- Author:
Guifang WANG
1
;
Changwei LUO
2
;
Can CUI
1
;
Shengjin WANG
2
;
Jing HUANG
3
Author Information
- Publication Type:Journal Article
- Keywords: Facial dimensions; Infection control; N95 respirator; Respiratory protection
- MeSH: Humans; Face/anatomy & histology*; N95 Respirators/standards*; Male; Adult; Female; Middle Aged; Beijing
- From:Environmental Health and Preventive Medicine 2025;30():101-101
- CountryJapan
- Language:English
-
Abstract:
BACKGROUND:The protective effectiveness of an N95 respirator depends on the filtration efficiency of the material from which the N95 respirator is made of, as well as the wearers' facial fit. The facial fit of an N95 respirator mainly depends on the degree of matching between the wearers' facial dimension characteristics and the N95 respirator. Quantitative fit testing objectively evaluates the fit of N95 respirators; however, it is not easy to promote because of the limitations of testing conditions. The aim of this study is to establish a fit prediction model of N95 respirator based on facial images.
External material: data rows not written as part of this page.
Source: an optimization exercise on an open RTL-to-GDS flow (aim: small area and a short achievable clock period). Production flows keep margins and buffers that such runs may drop. Function was checked by simulation only, so behaviour that the tests miss may differ from the original.

==> design/flow/design.v <==
module pe (
    input                    clk,
    input                    load,
    input                    nload,
    input  signed [7:0]      a,
    input         [11:0]      b,
    output reg signed [16:0] acc
);
    wire p3;
    wire p6;
    wire p9;
    wire p12;
    wire p15;
    wire p18;
    wire p21;
    wire p24;
    wire p27;
    wire p30;
    wire p33;
    wire p36;
    wire p39;
    wire p42;
    wire p45;
    wire p48;
    wire p51;
    wire p54;
    wire p57;
    wire p60;
    wire p63;
    wire p66;
    wire p69;
    wire p72;
    wire p75;
    wire p78;
    wire p81;
    wire p84;
    wire p87;
    wire p90;
    wire p93;
    wire p96;
    wire p99;
    wire p102;
    wire p105;
    wire p108;
    wire s111;
    wire c112;
    wire s115;
    wire c116;
    wire s119;
    wire c120;
    wire s123;
    wire c124;
    wire s127;
    wire c128;
    wire s131;
    wire c132;
    wire s135;
    wire c136;
    wire s139;
    wire c140;
    wire s143;
    wire c144;
    wire s147;
    wire c148;
    wire s151;
    wire c152;
    wire s155;
    wire c156;
    wire s159;
    wire c160;
    wire s163;
    wire c164;
    wire s167;
    wire c168;
    wire s171;
    wire c172;
    wire s175;
    wire c176;
    wire s179;
    wire c180;
    wire s183;
    wire c184;
    wire s187;
    wire c188;
    wire s191;
    wire c192;
    wire s195;
    wire c196;
    wire s199;
    wire c200;
    wire s203;
    wire c204;
    wire s207;
    wire c208;
    wire s211;
    wire c212;
    wire s215;
    wire c216;
    wire s219;
    wire c220;
    wire s223;
    wire c224;
    wire s227;
    wire c228;
    wire s231;
    wire c232;
    wire s235;
    wire c236;
    wire s239;
    wire c240;
    wire s243;
    wire c244;
    wire s247;
    wire c248;
    wire s251;
    wire c252;
    reg q0_0;
    reg q0_1;
    reg q1_1;
    reg q0_2;
    reg q1_2;
    reg q0_3;
    reg q1_3;
    reg q0_4;
    reg q1_4;
    reg q0_5;
    reg q1_5;
    reg q0_6;
    reg q1_6;
    reg q0_7;
    reg q1_7;
    reg q0_8;
    reg q1_8;
    reg q0_9;
    reg q1_9;
    reg q0_10;
    reg q1_10;
    reg q0_11;
    reg q1_11;
    reg q0_12;
    reg q1_12;
    reg q0_13;
    reg q1_13;
    reg q0_14;
    assign p3 = (b[0] & a[0]) ^ b[8];
    assign p6 = ((b[0] & a[1]) | (b[4] & a[0])) ^ b[8];
    assign p9 = ((b[0] & a[2]) | (b[4] & a[1])) ^ b[8];
    assign p12 = ((b[0] & a[3]) | (b[4] & a[2])) ^ b[8];
    assign p15 = ((b[0] & a[4]) | (b[4] & a[3])) ^ b[8];
    assign p18 = ((b[0] & a[5]) | (b[4] & a[4])) ^ b[8];
    assign p21 = ((b[0] & a[6]) | (b[4] & a[5])) ^ b[8];
    assign p24 = ((b[0] & a[7]) | (b[4] & a[6])) ^ b[8];
    assign p27 = ~(((b[0] & a[7]) | (b[4] & a[7])) ^ b[8]);
    assign p30 = (b[1] & a[0]) ^ b[9];
    assign p33 = ((b[1] & a[1]) | (b[5] & a[0])) ^ b[9];
    assign p36 = ((b[1] & a[2]) | (b[5] & a[1])) ^ b[9];
    assign p39 = ((b[1] & a[3]) | (b[5] & a[2])) ^ b[9];
    assign p42 = ((b[1] & a[4]) | (b[5] & a[3])) ^ b[9];
    assign p45 = ((b[1] & a[5]) | (b[5] & a[4])) ^ b[9];
    assign p48 = ((b[1] & a[6]) | (b[5] & a[5])) ^ b[9];
    assign p51 = ((b[1] & a[7]) | (b[5] & a[6])) ^ b[9];
    assign p54 = ~(((b[1] & a[7]) | (b[5] & a[7])) ^ b[9]);
    assign p57 = (b[2] & a[0]) ^ b[10];
    assign p60 = ((b[2] & a[1]) | (b[6] & a[0])) ^ b[10];
    assign p63 = ((b[2] & a[2]) | (b[6] & a[1])) ^ b[10];
    assign p66 = ((b[2] & a[3]) | (b[6] & a[2])) ^ b[10];
    assign p69 = ((b[2] & a[4]) | (b[6] & a[3])) ^ b[10];
    assign p72 = ((b[2] & a[5]) | (b[6] & a[4])) ^ b[10];
    assign p75 = ((b[2] & a[6]) | (b[6] & a[5])) ^ b[10];
    assign p78 = ((b[2] & a[7]) | (b[6] & a[6])) ^ b[10];
    assign p81 = ~(((b[2] & a[7]) | (b[6] & a[7])) ^ b[10]);
    assign p84 = (b[3] & a[0]) ^ b[11];
    assign p87 = ((b[3] & a[1]) | (b[7] & a[0])) ^ b[11];
    assign p90 = ((b[3] & a[2]) | (b[7] & a[1])) ^ b[11];
    assign p93 = ((b[3] & a[3]) | (b[7] & a[2])) ^ b[11];
    assign p96 = ((b[3] & a[4]) | (b[7] & a[3])) ^ b[11];
    assign p99 = ((b[3] & a[5]) | (b[7] & a[4])) ^ b[11];
    assign p102 = ((b[3] & a[6]) | (b[7] & a[5])) ^ b[11];
    assign p105 = ((b[3] & a[7]) | (b[7] & a[6])) ^ b[11];
    assign p108 = ~(((b[3] & a[7]) | (b[7] & a[7])) ^ b[11]);
    assign s111 = p3 ^ b[8];
    assign c112 = p3 & b[8];
    assign s115 = b[11] ^ p21;
    assign c116 = b[11] & p21;
    assign s119 = p24 ^ p45;
    assign c120 = p24 & p45;
    assign s123 = p27 ^ p48;
    assign c124 = p27 & p48;
    assign s127 = b[10] ^ p15;
    assign c128 = b[10] & p15;
    assign s131 = p18 ^ p39;
    assign c132 = p18 & p39;
    assign s135 = p42 ^ p63 ^ p84;
    assign c136 = (p42 & p63) | (p42 & p84) | (p63 & p84);
    assign s139 = p66 ^ p87 ^ s119;
    assign c140 = (p66 & p87) | (p66 & s119) | (p87 & s119);
    assign s143 = p69 ^ p90 ^ s123;
    assign c144 = (p69 & p90) | (p69 & s123) | (p90 & s123);
    assign s147 = p51 ^ p72 ^ p93;
    assign c148 = (p51 & p72) | (p51 & p93) | (p72 & p93);
    assign s151 = p54 ^ p75;
    assign c152 = p54 & p75;
    assign s155 = b[9] ^ p9;
    assign c156 = b[9] & p9;
    assign s159 = p12 ^ p33;
    assign c160 = p12 & p33;
    assign s163 = p36 ^ p57 ^ s127;
    assign c164 = (p36 & p57) | (p36 & s127) | (p57 & s127);
    assign s167 = p60 ^ s131 ^ c128;
    assign c168 = (p60 & s131) | (p60 & c128) | (s131 & c128);
    assign s171 = s115 ^ c132 ^ s135;
    assign c172 = (s115 & c132) | (s115 & s135) | (c132 & s135);
    assign s175 = c116 ^ c136 ^ s139;
    assign c176 = (c116 & c136) | (c116 & s139) | (c136 & s139);
    assign s179 = c120 ^ s143 ^ c140;
    assign c180 = (c120 & s143) | (c120 & c140) | (s143 & c140);
    assign s183 = c124 ^ s147 ^ c144;
    assign c184 = (c124 & s147) | (c124 & c144) | (s147 & c144);
    assign s187 = p96 ^ s151 ^ c148;
    assign c188 = (p96 & s151) | (p96 & c148) | (s151 & c148);
    assign s191 = p78 ^ p99 ^ c152;
    assign c192 = (p78 & p99) | (p78 & c152) | (p99 & c152);
    assign s195 = p81 ^ p102;
    assign c196 = p81 & p102;
    assign s199 = acc[1] ^ (q0_1);
    assign c200 = acc[1] & (q0_1);
    assign s203 = acc[2] ^ (q0_2) ^ (q1_2);
    assign c204 = (acc[2] & (q0_2)) | (acc[2] & (q1_2)) | ((q0_2) & (q1_2));
    assign s207 = acc[3] ^ (q0_3) ^ (q1_3);
    assign c208 = (acc[3] & (q0_3)) | (acc[3] & (q1_3)) | ((q0_3) & (q1_3));
    assign s211 = acc[4] ^ (q0_4) ^ (q1_4);
    assign c212 = (acc[4] & (q0_4)) | (acc[4] & (q1_4)) | ((q0_4) & (q1_4));
    assign s215 = acc[5] ^ (q0_5) ^ (q1_5);
    assign c216 = (acc[5] & (q0_5)) | (acc[5] & (q1_5)) | ((q0_5) & (q1_5));
    assign s219 = acc[6] ^ (q0_6) ^ (q1_6);
    assign c220 = (acc[6] & (q0_6)) | (acc[6] & (q1_6)) | ((q0_6) & (q1_6));
    assign s223 = acc[7] ^ (q0_7) ^ (q1_7);
    assign c224 = (acc[7] & (q0_7)) | (acc[7] & (q1_7)) | ((q0_7) & (q1_7));
    assign s227 = acc[8] ^ (q0_8) ^ (q1_8);
    assign c228 = (acc[8] & (q0_8)) | (acc[8] & (q1_8)) | ((q0_8) & (q1_8));
    assign s231 = acc[9] ^ (q0_9) ^ (q1_9);
    assign c232 = (acc[9] & (q0_9)) | (acc[9] & (q1_9)) | ((q0_9) & (q1_9));
    assign s235 = acc[10] ^ (q0_10) ^ (q1_10);
    assign c236 = (acc[10] & (q0_10)) | (acc[10] & (q1_10)) | ((q0_10) & (q1_10));
    assign s239 = acc[11] ^ (q0_11) ^ (q1_11);
    assign c240 = (acc[11] & (q0_11)) | (acc[11] & (q1_11)) | ((q0_11) & (q1_11));
    assign s243 = acc[12] ^ (q0_12) ^ (q1_12);
    assign c244 = (acc[12] & (q0_12)) | (acc[12] & (q1_12)) | ((q0_12) & (q1_12));
    assign s247 = acc[13] ^ (q0_13) ^ (q1_13);
    assign c248 = (acc[13] & (q0_13)) | (acc[13] & (q1_13)) | ((q0_13) & (q1_13));
    assign s251 = acc[14] ^ (q0_14);
    assign c252 = acc[14] & (q0_14);
    always @(posedge clk) begin
        q0_0 <= s111;
        q0_1 <= p6;
        q1_1 <= c112;
        q0_2 <= p30;
        q1_2 <= s155;
        q0_3 <= s159;
        q1_3 <= c156;
        q0_4 <= s163;
        q1_4 <= c160;
        q0_5 <= s167;
        q1_5 <= c164;
        q0_6 <= s171;
        q1_6 <= c168;
        q0_7 <= s175;
        q1_7 <= c172;
        q0_8 <= s179;
        q1_8 <= c176;
        q0_9 <= s183;
        q1_9 <= c180;
        q0_10 <= s187;
        q1_10 <= c184;
        q0_11 <= s191;
        q1_11 <= c188;
        q0_12 <= s195;
        q1_12 <= c192;
        q0_13 <= p105;
        q1_13 <= c196;
        q0_14 <= p108;
    end
    wire [16:0] r0 = {acc[16], acc[15], s251, s247, s243, s239, s235, s231, s227, s223, s219, s215, s211, s207, s203, (q1_1), acc[0]};
    wire [16:0] r1 = {1'b0, c252, c248, c244, c240, c236, c232, c228, c224, c220, c216, c212, c208, c204, c200, s199, (q0_0)};
    wire [16:0] sum = r0 + r1;
    always @(posedge clk) begin
        acc[0] <= ~load & sum[0];
        acc[1] <= ~load & sum[1];
        acc[2] <= ~load & sum[2];
        acc[3] <= ~load & sum[3];
        acc[4] <= ~load & sum[4];
        acc[5] <= ~load & sum[5];
        acc[6] <= ~load & sum[6];
        acc[7] <= ~load & sum[7];
        acc[8] <= ~nload | sum[8];
        acc[9] <= ~load & sum[9];
        acc[10] <= ~load & sum[10];
        acc[11] <= ~load & sum[11];
        acc[12] <= ~load & sum[12];
        acc[13] <= ~load & sum[13];
        acc[14] <= ~load & sum[14];
        acc[15] <= ~load & sum[15];
        acc[16] <= ~nload | sum[16];
    end
endmodule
METHODS:Facial images and fit factor (FF) value of 5 N95 respirators were gathered from 299 medical staffs in 10 hospitals in Beijing. Face geometry measurement was based on 3D face modelling, and the American TSI-8038 Porta Count Pro+ was used to conduct quantitative fit test. Multiple linear regression analysis was employed to identify facial dimensional features that significantly influenced the fit of N95 respirators. Through matching training of facial image and FF values, a fit prediction model has been established, enabling rapid recommendation of N95 respirators meeting the fit standard via facial image recognition.
RESULTS:A fit prediction model for N95 respirators based on facial images has been developed, which enables the rapid recommendation of N95 respirators with acceptable FF value for healthcare personnel. The model demonstrated an accuracy of 55.93%, a precision of 98.43%, a recall of 51.65%, and an F1 score of 0.68.
CONCLUSIONS:It is feasible to utilize computer-based facial recognition technology to rapidly recommend N95 respirators for medical personnel. Given the high level of accuracy achieved, the model demonstrates significant potential for practical application.